DESIGN

In Mexico City, UDX Affirmed the Year of the Roving Design Fair

Making a compelling addition to the saturated creative landscape of Mexico City Art Week is no easy task.

Unique Design X Mexico City. Courtesy of Holdair Matteos

Nomadic collectible design showcases are gaining traction the world over. Within the span of just three months, the likes of Alcova Miami Beach, Nomad St. Moritz, and one of the most exciting additions, Unique Design X (UDX) Mexico City, have all taken place. With two of those fairs only in their second editions, the years ahead seem poised to welcome even more. Newcomers would do well to take note from the successes of the latter, Unique Design X Mexico City.

For the uninitiated, Mexico City Art Week is one of the most frenetic and rewarding contemporary art and design showcases. By sheer sprawl, the capital dwarfs Miami, and its traffic at peak hours can be ghastly enough to send even seasoned Milan regulars spiraling. And yet, art enthusiasts from within the city and far beyond its borders alike flock to its galleries, showrooms, casonas, cultural centers, and even restaurants to celebrate its rich makers’ scene. Amid the fray this year, Unique Design X made a compelling case for one more addition to a jam-packed art week calendar.

Attendees gather at the Casa Bosques pop-up.

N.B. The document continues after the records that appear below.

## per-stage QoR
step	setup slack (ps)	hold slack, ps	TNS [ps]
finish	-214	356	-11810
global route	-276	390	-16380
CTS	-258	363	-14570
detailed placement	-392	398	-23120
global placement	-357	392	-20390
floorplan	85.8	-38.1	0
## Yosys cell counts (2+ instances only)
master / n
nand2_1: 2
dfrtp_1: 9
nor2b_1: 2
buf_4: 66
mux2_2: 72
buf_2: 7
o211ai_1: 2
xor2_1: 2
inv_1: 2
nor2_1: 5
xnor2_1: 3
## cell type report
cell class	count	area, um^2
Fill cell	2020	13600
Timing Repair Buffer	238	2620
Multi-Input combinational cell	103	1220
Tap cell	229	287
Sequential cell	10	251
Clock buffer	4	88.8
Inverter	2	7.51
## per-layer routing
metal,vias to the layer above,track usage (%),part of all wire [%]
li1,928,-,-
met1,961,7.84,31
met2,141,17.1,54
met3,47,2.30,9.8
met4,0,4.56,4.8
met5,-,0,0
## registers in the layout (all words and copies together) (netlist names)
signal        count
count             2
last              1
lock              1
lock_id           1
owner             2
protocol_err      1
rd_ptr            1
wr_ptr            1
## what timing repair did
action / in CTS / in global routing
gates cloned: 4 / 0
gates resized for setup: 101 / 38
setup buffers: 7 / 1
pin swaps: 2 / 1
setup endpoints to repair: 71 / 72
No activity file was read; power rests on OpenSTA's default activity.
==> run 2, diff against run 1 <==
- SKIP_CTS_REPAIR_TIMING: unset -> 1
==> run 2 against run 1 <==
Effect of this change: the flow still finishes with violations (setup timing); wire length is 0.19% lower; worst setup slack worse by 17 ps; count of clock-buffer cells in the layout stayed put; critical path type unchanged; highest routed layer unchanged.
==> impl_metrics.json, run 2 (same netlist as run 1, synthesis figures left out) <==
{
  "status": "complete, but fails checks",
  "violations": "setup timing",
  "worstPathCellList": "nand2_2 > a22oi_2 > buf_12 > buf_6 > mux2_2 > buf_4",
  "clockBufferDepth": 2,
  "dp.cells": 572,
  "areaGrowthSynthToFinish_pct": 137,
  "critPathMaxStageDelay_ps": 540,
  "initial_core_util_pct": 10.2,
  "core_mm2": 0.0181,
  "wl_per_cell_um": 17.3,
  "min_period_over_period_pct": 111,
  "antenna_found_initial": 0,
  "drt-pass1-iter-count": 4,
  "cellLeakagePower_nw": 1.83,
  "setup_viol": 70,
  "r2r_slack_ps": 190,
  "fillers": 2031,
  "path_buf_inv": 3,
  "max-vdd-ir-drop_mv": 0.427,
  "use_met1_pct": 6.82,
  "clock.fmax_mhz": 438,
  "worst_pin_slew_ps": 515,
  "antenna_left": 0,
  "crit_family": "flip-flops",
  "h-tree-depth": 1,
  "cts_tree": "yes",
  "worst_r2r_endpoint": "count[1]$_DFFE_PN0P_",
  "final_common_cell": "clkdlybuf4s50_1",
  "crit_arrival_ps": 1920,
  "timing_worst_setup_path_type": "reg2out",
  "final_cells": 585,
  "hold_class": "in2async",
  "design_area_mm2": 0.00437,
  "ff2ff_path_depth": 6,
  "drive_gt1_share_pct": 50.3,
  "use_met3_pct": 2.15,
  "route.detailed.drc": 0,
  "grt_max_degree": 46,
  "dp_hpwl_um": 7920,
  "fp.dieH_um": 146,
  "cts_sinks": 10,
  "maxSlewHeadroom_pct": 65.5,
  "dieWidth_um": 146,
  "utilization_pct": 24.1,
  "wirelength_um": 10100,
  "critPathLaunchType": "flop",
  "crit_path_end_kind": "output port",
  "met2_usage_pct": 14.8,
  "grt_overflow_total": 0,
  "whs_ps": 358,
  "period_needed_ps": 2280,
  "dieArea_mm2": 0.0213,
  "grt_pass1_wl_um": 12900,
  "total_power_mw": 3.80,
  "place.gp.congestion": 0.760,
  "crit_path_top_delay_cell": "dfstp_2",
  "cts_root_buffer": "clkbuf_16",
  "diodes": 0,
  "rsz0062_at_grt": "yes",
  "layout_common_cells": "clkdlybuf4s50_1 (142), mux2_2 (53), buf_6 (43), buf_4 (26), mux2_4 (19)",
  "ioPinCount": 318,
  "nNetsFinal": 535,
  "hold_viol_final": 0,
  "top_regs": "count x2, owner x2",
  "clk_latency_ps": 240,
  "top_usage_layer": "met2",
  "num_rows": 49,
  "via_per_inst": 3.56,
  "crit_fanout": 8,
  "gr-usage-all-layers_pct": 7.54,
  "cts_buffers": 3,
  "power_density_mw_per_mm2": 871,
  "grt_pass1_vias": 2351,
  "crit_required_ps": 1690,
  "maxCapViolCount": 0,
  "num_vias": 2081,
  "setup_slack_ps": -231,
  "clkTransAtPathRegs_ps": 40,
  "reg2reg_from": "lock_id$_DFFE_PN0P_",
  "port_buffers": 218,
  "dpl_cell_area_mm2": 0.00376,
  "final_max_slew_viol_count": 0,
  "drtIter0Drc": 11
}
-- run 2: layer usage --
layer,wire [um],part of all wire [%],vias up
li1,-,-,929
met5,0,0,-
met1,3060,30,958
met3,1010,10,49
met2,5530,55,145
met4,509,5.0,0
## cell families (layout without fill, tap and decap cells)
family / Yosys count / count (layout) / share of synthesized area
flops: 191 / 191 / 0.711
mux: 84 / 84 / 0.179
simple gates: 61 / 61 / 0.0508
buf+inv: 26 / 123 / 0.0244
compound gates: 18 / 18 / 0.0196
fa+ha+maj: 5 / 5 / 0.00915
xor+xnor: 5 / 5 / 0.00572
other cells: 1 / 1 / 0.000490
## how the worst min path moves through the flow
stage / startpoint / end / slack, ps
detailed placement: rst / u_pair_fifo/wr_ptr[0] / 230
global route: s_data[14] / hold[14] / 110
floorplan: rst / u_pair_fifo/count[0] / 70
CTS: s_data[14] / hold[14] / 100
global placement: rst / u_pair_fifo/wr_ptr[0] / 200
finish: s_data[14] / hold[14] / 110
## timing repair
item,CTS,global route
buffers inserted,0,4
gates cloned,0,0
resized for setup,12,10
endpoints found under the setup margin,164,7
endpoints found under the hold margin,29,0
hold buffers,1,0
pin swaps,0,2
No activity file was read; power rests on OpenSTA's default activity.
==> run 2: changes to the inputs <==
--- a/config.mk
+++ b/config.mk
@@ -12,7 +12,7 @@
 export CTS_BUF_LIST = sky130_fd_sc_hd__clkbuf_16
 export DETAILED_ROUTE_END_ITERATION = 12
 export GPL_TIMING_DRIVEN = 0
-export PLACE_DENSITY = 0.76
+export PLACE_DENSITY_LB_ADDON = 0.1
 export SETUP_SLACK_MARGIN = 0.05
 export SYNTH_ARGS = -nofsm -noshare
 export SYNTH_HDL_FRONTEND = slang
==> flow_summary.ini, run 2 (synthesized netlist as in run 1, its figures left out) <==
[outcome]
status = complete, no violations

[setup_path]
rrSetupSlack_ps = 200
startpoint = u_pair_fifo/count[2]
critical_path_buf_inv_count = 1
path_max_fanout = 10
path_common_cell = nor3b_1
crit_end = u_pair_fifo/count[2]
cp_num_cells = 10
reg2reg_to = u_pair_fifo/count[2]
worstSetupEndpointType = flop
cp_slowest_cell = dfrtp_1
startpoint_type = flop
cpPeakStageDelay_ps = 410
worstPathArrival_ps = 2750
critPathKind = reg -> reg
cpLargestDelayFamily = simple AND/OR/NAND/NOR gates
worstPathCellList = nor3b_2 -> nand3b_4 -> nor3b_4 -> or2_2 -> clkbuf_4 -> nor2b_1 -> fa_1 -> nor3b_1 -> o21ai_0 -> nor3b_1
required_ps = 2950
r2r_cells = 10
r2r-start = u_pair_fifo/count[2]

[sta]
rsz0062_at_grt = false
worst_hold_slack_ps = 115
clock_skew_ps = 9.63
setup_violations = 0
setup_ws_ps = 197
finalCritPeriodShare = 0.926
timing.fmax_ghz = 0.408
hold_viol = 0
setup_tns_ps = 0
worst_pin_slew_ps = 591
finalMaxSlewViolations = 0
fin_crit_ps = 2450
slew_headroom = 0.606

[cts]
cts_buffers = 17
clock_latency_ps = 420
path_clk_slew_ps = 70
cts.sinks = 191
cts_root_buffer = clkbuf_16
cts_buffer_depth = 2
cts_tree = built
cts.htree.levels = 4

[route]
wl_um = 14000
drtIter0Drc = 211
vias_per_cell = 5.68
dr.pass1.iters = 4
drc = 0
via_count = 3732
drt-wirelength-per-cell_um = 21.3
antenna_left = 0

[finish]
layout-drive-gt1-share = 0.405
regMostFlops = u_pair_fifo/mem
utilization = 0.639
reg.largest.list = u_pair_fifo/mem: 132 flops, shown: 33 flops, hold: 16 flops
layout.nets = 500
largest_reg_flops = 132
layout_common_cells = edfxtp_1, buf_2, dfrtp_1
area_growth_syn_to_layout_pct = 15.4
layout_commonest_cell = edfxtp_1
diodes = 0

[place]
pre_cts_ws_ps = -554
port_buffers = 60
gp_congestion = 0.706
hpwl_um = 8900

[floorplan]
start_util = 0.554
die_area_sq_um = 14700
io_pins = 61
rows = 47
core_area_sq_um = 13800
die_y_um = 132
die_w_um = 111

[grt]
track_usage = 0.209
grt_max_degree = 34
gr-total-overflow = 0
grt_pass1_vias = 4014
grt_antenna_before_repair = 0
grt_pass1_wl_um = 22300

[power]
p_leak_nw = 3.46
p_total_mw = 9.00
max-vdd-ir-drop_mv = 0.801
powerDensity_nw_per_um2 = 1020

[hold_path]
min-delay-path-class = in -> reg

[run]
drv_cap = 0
==> config.mk <==
export PLATFORM = sky130hd
export DESIGN_NAME = fpadd_sched
export DESIGN_NICKNAME = d
export VERILOG_FILES = /design/src/rtl/fpadd_sched.sv
export SDC_FILE = /design/constraint.sdc
export NUM_CORES = 1
export LEC_CHECK = 0
export CORE_AREA = 2 2 164 166
export CTS_CLUSTER_DIAMETER = 80
export DETAILED_ROUTE_END_ITERATION = 10
export DIE_AREA = 0 0 166 168
export PLACE_DENSITY_LB_ADDON = 0.05
export SYNTH_ARGS = -nofsm -noshare
export SYNTH_HDL_FRONTEND = slang
export SYNTH_SLANG_ARGS = --single-unit
==> constraint.sdc <==
create_clock -name clk_i -period 4.75 [get_ports clk_i]
set_input_delay 1.1875 -clock clk_i [delete_from_list [all_inputs] [get_ports clk_i]]
set_output_delay 1.1875 -clock clk_i [all_outputs]
set_load 0.05 [all_outputs]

Courtesy of Sam Takataka

This year’s edition, only its second in Mexico City, was held within the city center’s Expo Reforma convention center—which concurrently hosted fine art showcase Material. As the sole major fair offering free admission to the general public, Unique Design X cultivated an exciting atmosphere for locals and visitors alike with its balance of much-loved Mexico City-based talents and compelling international names. The first exhibition to greet visitors to the fair was “Echoes of Tomorrow,” a dramatic installation of mirror-polished metallic furniture and totemic lighting by Atra Form Studio and styled as a post-apocalyptic vignette. Just nearby, a pop-up with collectible interiors magazine Apartamento brought an edit of texts carried by Roma Norte-based art bookstore Casa Bosques to fairgoers. It also hosted the fashion and industrial designer Esteban Tamayo’s collectible design debut, “Under the Sun.”

 

Atra Form Studio's exhibition. Courtesy of Holdair Matteos.

Its international edit presented a blown glass installation by Sema Topaloğlu, whose showing at Alcova Miami Beach 2024 reverberated around the industry, while Carpenters Workshop Gallery overshadowed its Design Miami installation from December with a superior presentation that encompassed works from Vincenzo De Cotiis, Ingrid Donat, Maarten Baas, Rick Owens, and Nacho Carbonell. With less than 20 exhibitors, Unique Design X founder Morgan Morris managed to create a compelling, of-the-moment showcase of talent that demands attention in one of the most saturated creative landscapes in the world.